The physical distance dividing Ohio from Northern Kentucky is only a few thousand feet -- a drive of a minute or less, depending on traffic.
The cultural distance, according to National Guard family assistance specialist Robin Pruitt, is large enough to discourage many of her clients from making the journey even when life-saving resources could be on the other side.
"It's a huge divide," she said. "Soldiers tell me all the time they go to the VA in Louisville instead of going to Cincinnati that is 20 minutes away."
Former Staff Sgt. John Bach, who served in the Vietnam War, admitted Ohio could sometimes seem like a foreign country to those who live south of the river.
Even with the Cincinnati Veterans Affairs Medical Center so close, Kentuckian veterans who need its help can feel underserved or simply lack knowledge of how it might help them. Interacting with large organizations to find help can be downright intimidating.
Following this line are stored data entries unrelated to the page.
Source: an optimization exercise on an open RTL-to-GDS flow (aim: small area, a short achievable clock period and few clock cycles per item). Production flows keep margins and buffers that such runs may drop. Function was checked by simulation only, so behaviour that the tests miss may differ from the original. Power is estimated from default activity; no workload was simulated.

==> run H <==
==> flow/design.v <==
package ias_pkg;
    localparam logic [7:0] OP_NOP      = 8'd0;
    localparam logic [7:0] OP_LOAD     = 8'd1;
    localparam logic [7:0] OP_STORE    = 8'd2;
    localparam logic [7:0] OP_ADD      = 8'd3;
    localparam logic [7:0] OP_SUB      = 8'd4;
    localparam logic [7:0] OP_JUMP     = 8'd5;
    localparam logic [7:0] OP_STORE_AC = 8'd6;
    localparam logic [7:0] OP_JUMP_POS = 8'd7;
    localparam logic [7:0] OP_LOAD_MQ  = 8'd8;
    localparam logic [7:0] OP_MUL      = 8'd9;
    typedef enum logic [2:0] {
        S_IDLE,
        S_FETCH,
        S_DECODE,
        S_EXECUTE,
        S_WRITE_BACK
    } state_t;
    function automatic logic is_mem_op(input logic [7:0] opc);
        is_mem_op = !(opc == OP_NOP || opc == OP_JUMP || opc == OP_JUMP_POS);
    endfunction
endpackage
module ias_ram_p #(
    parameter int DATA_W    = 8,
    parameter int ADDR_W    = 8,
    parameter int MEM_DEPTH = 256
) (
    input  logic              clk,
    input  logic              we_i,
    input  logic [ADDR_W-1:0] waddr_i,
    input  logic [DATA_W-1:0] wdata_i,
    input  logic [ADDR_W-1:0] raddr_i,
    output logic [DATA_W-1:0] rdata_o
);
    logic [DATA_W-1:0] mem [MEM_DEPTH];
    always_ff @(posedge clk) begin
        if (we_i) begin
            mem[waddr_i] <= wdata_i;
        end
    end
    assign rdata_o = mem[raddr_i];
endmodule
module ias_core_p #(
    parameter int DATA_W    = 8,
    parameter int ADDR_W    = 8,
    parameter int MEM_DEPTH = 256,
    parameter int OPC_W     = 8
) (
    input  logic              clk,
    input  logic              reset,
    input  logic              instr_valid,
    output logic              instr_ready,
    input  logic [OPC_W-1:0]  opcode,
    input  logic [ADDR_W-1:0] address,
    input  logic [DATA_W-1:0] data_in,
    output logic [DATA_W-1:0] data_out,
    output logic [DATA_W-1:0] mq_out,
    output logic [ADDR_W-1:0] pc_out,
    output logic              done,
    output logic              carry,
    output logic              err
);
    typedef struct packed {
        logic load, store, add, sub, jump, stac, jpos, ldmq, mul, ill;
    } dec_t;
    function automatic dec_t decode(input logic [OPC_W-1:0] opc);
        dec_t d;
        d       = '0;
        d.load  = (opc == ias_pkg::OP_LOAD);
        d.store = (opc == ias_pkg::OP_STORE);
        d.add   = (opc == ias_pkg::OP_ADD);
        d.sub   = (opc == ias_pkg::OP_SUB);
        d.jump  = (opc == ias_pkg::OP_JUMP);
        d.stac  = (opc == ias_pkg::OP_STORE_AC);
        d.jpos  = (opc == ias_pkg::OP_JUMP_POS);
        d.ldmq  = (opc == ias_pkg::OP_LOAD_MQ);
        d.mul   = (opc == ias_pkg::OP_MUL);
        d.ill   = (opc > ias_pkg::OP_MUL);
        decode = d;
    endfunction
    logic              ready_q;
    logic              s1_v, s2_v;
    dec_t              s1_op, s2_op;
    logic [ADDR_W-1:0] s1_a, s2_a;
    logic [DATA_W-1:0] s1_d, s2_d, s2_m;
    logic [DATA_W-1:0] ac_q, mq_q;
    logic [ADDR_W-1:0] pc_q;
    logic              carry_q, done_q, err_q;
    logic [DATA_W-1:0] ram_rdata, wdata, m1;
    logic              we;
    logic [DATA_W:0]   sum, diff;
    logic [2*DATA_W-1:0] prod;
    assign we    = s2_v && (s2_op.store || s2_op.stac);
    assign wdata = s2_op.stac ? ac_q : s2_d;
    ias_ram_p #(
        .DATA_W   (DATA_W),
        .ADDR_W   (ADDR_W),
        .MEM_DEPTH(MEM_DEPTH)
    ) u_ram (
        .clk    (clk),
        .we_i   (we),
        .waddr_i(s2_a),
        .wdata_i(wdata),
        .raddr_i(s1_a),
        .rdata_o(ram_rdata)
    );
    assign m1 = (we && s2_a == s1_a) ? wdata : ram_rdata;
    assign sum  = {1'b0, ac_q} + {1'b0, s2_m};
    assign diff = {1'b0, ac_q} - {1'b0, s2_m};
    assign prod = {{DATA_W{1'b0}}, mq_q} * {{DATA_W{1'b0}}, s2_m};
    always_ff @(posedge clk) begin
        s1_a  <= address;
        s1_d  <= data_in;
        s1_op <= decode(opcode);
        s2_a  <= s1_a;
        s2_d  <= s1_d;
        s2_op <= s1_op;
        s2_m  <= m1;
    end
    always_ff @(posedge clk) begin
        if (reset) begin
            ready_q <= 1'b0;
            s1_v    <= 1'b0;
            s2_v    <= 1'b0;
            ac_q    <= '0;
            mq_q    <= '0;
            pc_q    <= '0;
            carry_q <= 1'b0;
            done_q  <= 1'b0;
            err_q   <= 1'b0;
        end else begin
            ready_q <= 1'b1;
            s1_v    <= instr_valid && ready_q;
            s2_v    <= s1_v;
            done_q  <= s2_v;
            err_q   <= s2_v && s2_op.ill;
            if (s2_v) begin
                pc_q <= pc_q + ADDR_W'(1);
                if (s2_op.jump || (s2_op.jpos && !ac_q[DATA_W-1])) pc_q <= s2_a;
                if (s2_op.load) ac_q <= s2_m;
                if (s2_op.add) {carry_q, ac_q} <= sum;
                if (s2_op.sub) {carry_q, ac_q} <= diff;
                if (s2_op.ldmq) mq_q <= s2_m;
                if (s2_op.mul) {ac_q, mq_q} <= prod;
            end
        end
    end
    assign instr_ready = ready_q;
    assign data_out    = ac_q;
    assign mq_out      = mq_q;
    assign pc_out      = pc_q;
    assign done        = done_q;
    assign carry       = carry_q;
    assign err         = err_q;
endmodule
==> flow/run.sh <==
#!/bin/bash
# synth_recipe.tcl (not shown) runs the flow's synth.tcl, then flattens the netlist and writes it again
# the make line also repeats each setting of config.mk as NAME=value (left out here)
make -C /OpenROAD-flow-scripts/flow DESIGN_CONFIG=/design/flow/config.mk WORK_HOME=/design/flow/orfs CLKGATE_MAP_FILE= SYNTH_SCRIPT=/design/flow/synth_recipe.tcl finish
==> flow/config.mk <==
export PLATFORM = sky130hd
export DESIGN_NAME = ias_core_p
export DESIGN_NICKNAME = ias_core_p
export VERILOG_FILES = /design/flow/design.v
export SDC_FILE = /design/flow/constraint.sdc
export NUM_CORES = 4
export LEC_CHECK = 0
export CAP_MARGIN = 20
export CORE_MARGIN = 2
export CORE_UTILIZATION = 40
export SLEW_MARGIN = 20
==> flow/constraint.sdc <==
create_clock -name core_clock -period 6.0 [get_ports {clk}]
set_input_delay 1.2000 -clock core_clock [delete_from_list [all_inputs] [get_ports {clk}]]
set_output_delay 1.2000 -clock core_clock [all_outputs]
set_load 0.01 [all_outputs]
==> run R (differences from run H) <==
==> flow/design.v (replaced) <==
package ias_pkg;
    localparam logic [7:0] OP_NOP      = 8'd0;
    localparam logic [7:0] OP_LOAD     = 8'd1;
    localparam logic [7:0] OP_STORE    = 8'd2;
    localparam logic [7:0] OP_ADD      = 8'd3;
    localparam logic [7:0] OP_SUB      = 8'd4;
    localparam logic [7:0] OP_JUMP     = 8'd5;
    localparam logic [7:0] OP_STORE_AC = 8'd6;
    localparam logic [7:0] OP_JUMP_POS = 8'd7;
    localparam logic [7:0] OP_LOAD_MQ  = 8'd8;
    localparam logic [7:0] OP_MUL      = 8'd9;
    typedef enum logic [2:0] {
        S_IDLE,
        S_FETCH,
        S_DECODE,
        S_EXECUTE,
        S_WRITE_BACK
    } state_t;
    function automatic logic is_mem_op(input logic [7:0] opc);
        is_mem_op = !(opc == OP_NOP || opc == OP_JUMP || opc == OP_JUMP_POS);
    endfunction
endpackage
module ias_ram_p #(
    parameter int DATA_W    = 8,
    parameter int ADDR_W    = 8,
    parameter int MEM_DEPTH = 256
) (
    input  logic              clk,
    input  logic              we_i,
    input  logic [ADDR_W-1:0] waddr_i,
    input  logic [DATA_W-1:0] wdata_i,
    input  logic [ADDR_W-1:0] raddr_i,
    output logic [DATA_W-1:0] rdata_o
);
    logic [DATA_W-1:0] mem [MEM_DEPTH];
    always_ff @(posedge clk) begin
        if (we_i) begin
            mem[waddr_i] <= wdata_i;
        end
        rdata_o <= mem[raddr_i];
    end
endmodule
module ias_core_p #(
    parameter int DATA_W    = 8,
    parameter int ADDR_W    = 8,
    parameter int MEM_DEPTH = 256,
    parameter int OPC_W     = 8
) (
    input  logic              clk,
    input  logic              reset,
    input  logic              instr_valid,
    output logic              instr_ready,
    input  logic [OPC_W-1:0]  opcode,
    input  logic [ADDR_W-1:0] address,
    input  logic [DATA_W-1:0] data_in,
    output logic [DATA_W-1:0] data_out,
    output logic [DATA_W-1:0] mq_out,
    output logic [ADDR_W-1:0] pc_out,
    output logic              done,
    output logic              carry,
    output logic              err
);
    localparam logic [7:0] OP_MAX = ias_pkg::OP_MUL;
    localparam logic [ADDR_W:0] DEPTH_L = (ADDR_W+1)'(MEM_DEPTH);
    ias_pkg::state_t            state_q;
    logic [OPC_W-1:0]  ir_opc_q;
    logic [ADDR_W-1:0] ir_addr_q;
    logic [DATA_W-1:0] ir_data_q;
    logic [DATA_W-1:0] ac_q, mq_q;
    logic [ADDR_W-1:0] pc_q;
    logic              carry_q, done_q, err_q, ready_q, illegal_q;
    logic [DATA_W-1:0] ac_d, mq_d, ram_wdata, ram_rdata;
    logic [ADDR_W-1:0] pc_d;
    logic              carry_d, exec_we, ram_we, addr_oob;
    logic [DATA_W:0]   sum, diff;
    logic [2*DATA_W-1:0] prod;
    ias_ram_p #(
        .DATA_W   (DATA_W),
        .ADDR_W   (ADDR_W),
        .MEM_DEPTH(MEM_DEPTH)
    ) u_ram (
        .clk    (clk),
        .we_i   (ram_we),
        .waddr_i(ir_addr_q),
        .wdata_i(ram_wdata),
        .raddr_i(ir_addr_q),
        .rdata_o(ram_rdata)
    );
    assign addr_oob = ({1'b0, ir_addr_q} >= DEPTH_L);
    assign ram_we   = exec_we && (state_q == ias_pkg::S_EXECUTE) && !reset;
    always_comb begin
        ac_d      = ac_q;
        mq_d      = mq_q;
        carry_d   = carry_q;
        pc_d      = pc_q + ADDR_W'(1);
        exec_we   = 1'b0;
        ram_wdata = ir_data_q;
        sum       = {1'b0, ac_q} + {1'b0, ram_rdata};
        diff      = {1'b0, ac_q} - {1'b0, ram_rdata};
        prod      = {{DATA_W{1'b0}}, mq_q} * {{DATA_W{1'b0}}, ram_rdata};
        if (!illegal_q) begin
            case (ir_opc_q)
                ias_pkg::OP_LOAD:     ac_d = ram_rdata;
                ias_pkg::OP_STORE:    exec_we = 1'b1;
                ias_pkg::OP_ADD:      {carry_d, ac_d} = sum;
                ias_pkg::OP_SUB:      {carry_d, ac_d} = diff;
                ias_pkg::OP_JUMP:     pc_d = ir_addr_q;
                ias_pkg::OP_STORE_AC: begin
                    exec_we   = 1'b1;
                    ram_wdata = ac_q;
                end
                ias_pkg::OP_JUMP_POS: if (!ac_q[DATA_W-1]) pc_d = ir_addr_q;
                ias_pkg::OP_LOAD_MQ:  mq_d = ram_rdata;
                ias_pkg::OP_MUL:      {ac_d, mq_d} = prod;
                default:     ;
            endcase
        end
    end
    always_ff @(posedge clk) begin
        if (reset) begin
            state_q   <= ias_pkg::S_IDLE;
            ir_opc_q  <= '0;
            ir_addr_q <= '0;
            ir_data_q <= '0;
            ac_q      <= '0;
            mq_q      <= '0;
            pc_q      <= '0;
            carry_q   <= 1'b0;
            done_q    <= 1'b0;
            err_q     <= 1'b0;
            ready_q   <= 1'b1;
            illegal_q <= 1'b0;
        end else begin
            case (state_q)
                ias_pkg::S_IDLE: begin
                    done_q <= 1'b0;
                    err_q  <= 1'b0;
                    if (instr_valid && ready_q) begin
                        ir_opc_q  <= opcode;
                        ir_addr_q <= address;
                        ir_data_q <= data_in;
                        ready_q   <= 1'b0;
                        state_q   <= ias_pkg::S_FETCH;
                    end
                end
                ias_pkg::S_FETCH: state_q <= ias_pkg::S_DECODE;
                ias_pkg::S_DECODE: begin
                    illegal_q <= (ir_opc_q > OP_MAX) || (ias_pkg::is_mem_op(ir_opc_q) && addr_oob);
                    state_q   <= ias_pkg::S_EXECUTE;
                end
                ias_pkg::S_EXECUTE: begin
                    ac_q    <= ac_d;
                    mq_q    <= mq_d;
                    carry_q <= carry_d;
                    pc_q    <= pc_d;
                    done_q  <= 1'b1;
                    err_q   <= illegal_q;
                    state_q <= ias_pkg::S_WRITE_BACK;
                end
                ias_pkg::S_WRITE_BACK: begin
                    done_q  <= 1'b0;
                    err_q   <= 1'b0;
                    ready_q <= 1'b1;
                    state_q <= ias_pkg::S_IDLE;
                end
                default: state_q <= ias_pkg::S_IDLE;
            endcase
        end
    end
    assign instr_ready = ready_q;
    assign data_out    = ac_q;
    assign mq_out      = mq_q;
    assign pc_out      = pc_q;
    assign done        = done_q;
    assign carry       = carry_q;
    assign err         = err_q;
endmodule
==> comparison <==
Run R finished with timing, DRC and antenna clean. Run H ran to the end with violations: setup timing.
Synthesized area: run R is lower than run H (0.37%).
In run H the clock skew is higher than in run R, by 12 ps.
Sequential power is about the same in run R and run H.
Count of clock-buffer cells in the layout is the same in run R and run H.
Total power: run H is smaller than run R (0.81%).
Against run R, the worst hold slack of run H is worse by 140 ps.
Die area: run H is higher than run R (0.37%).
Cell area: run H is higher than run R (about 6%).
Testbench counts of run H, summed over its fixed seeds: cycles 24,024, items 24,000.
Testbench counts of run R, summed over its fixed seeds: cycles 120,000, items 24,000.

==> afterwards: timing with drivers on the ports <==
No port has a modelled driver above. Below, the same layouts with a new extraction and two added sets of constraints.
Step 1 (the two cells are an assumption about what drives the block):
set clk [get_ports {clk}]
set_driving_cell -lib_cell sky130_fd_sc_hd__clkbuf_16 $clk
set_driving_cell -lib_cell sky130_fd_sc_hd__buf_2 [delete_from_list [all_inputs] $clk]
Step 2 times the ports against the registers' clock, not the clock port: input delays grow and output delays shrink by t, the midpoint of the rising clock arrivals with the driver on.
Slacks: ideal ports / drivers / drivers and shift; pairs: ideal ports / drivers.
run	t, ns	slack for setup (ns)	clock arrival spread, ns	worst slew at a driven data input, ns
run H	0.935	-0.868 / -0.868 / -0.868	0.058 / 0.058	0.04
run R	0.927	1.162 / 1.162 / 1.162	0.038 / 0.039	0.05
That's why Pruitt collaborated with Army veteran Jesse Neack and Air Force veteran Rusty Mardis to create the Northern Kentucky Military Veteran Coalition, a networking organization meant to connect local veterans with the services they need through partnerships with over 62 nearby agencies.
Some are in Ohio; most are in Kentucky.
"It's huge," Pruitt said. "There have been many times soldiers have come to me, and to be able to send and email to the coalition to say, ‘I'm looking for someone to help me with XYZ,' and get them the information they need right then."
Among those veterans was Bach, who turned to the coalition to help streamline the process of helping him find care.
"I really thank them for what they did," he said.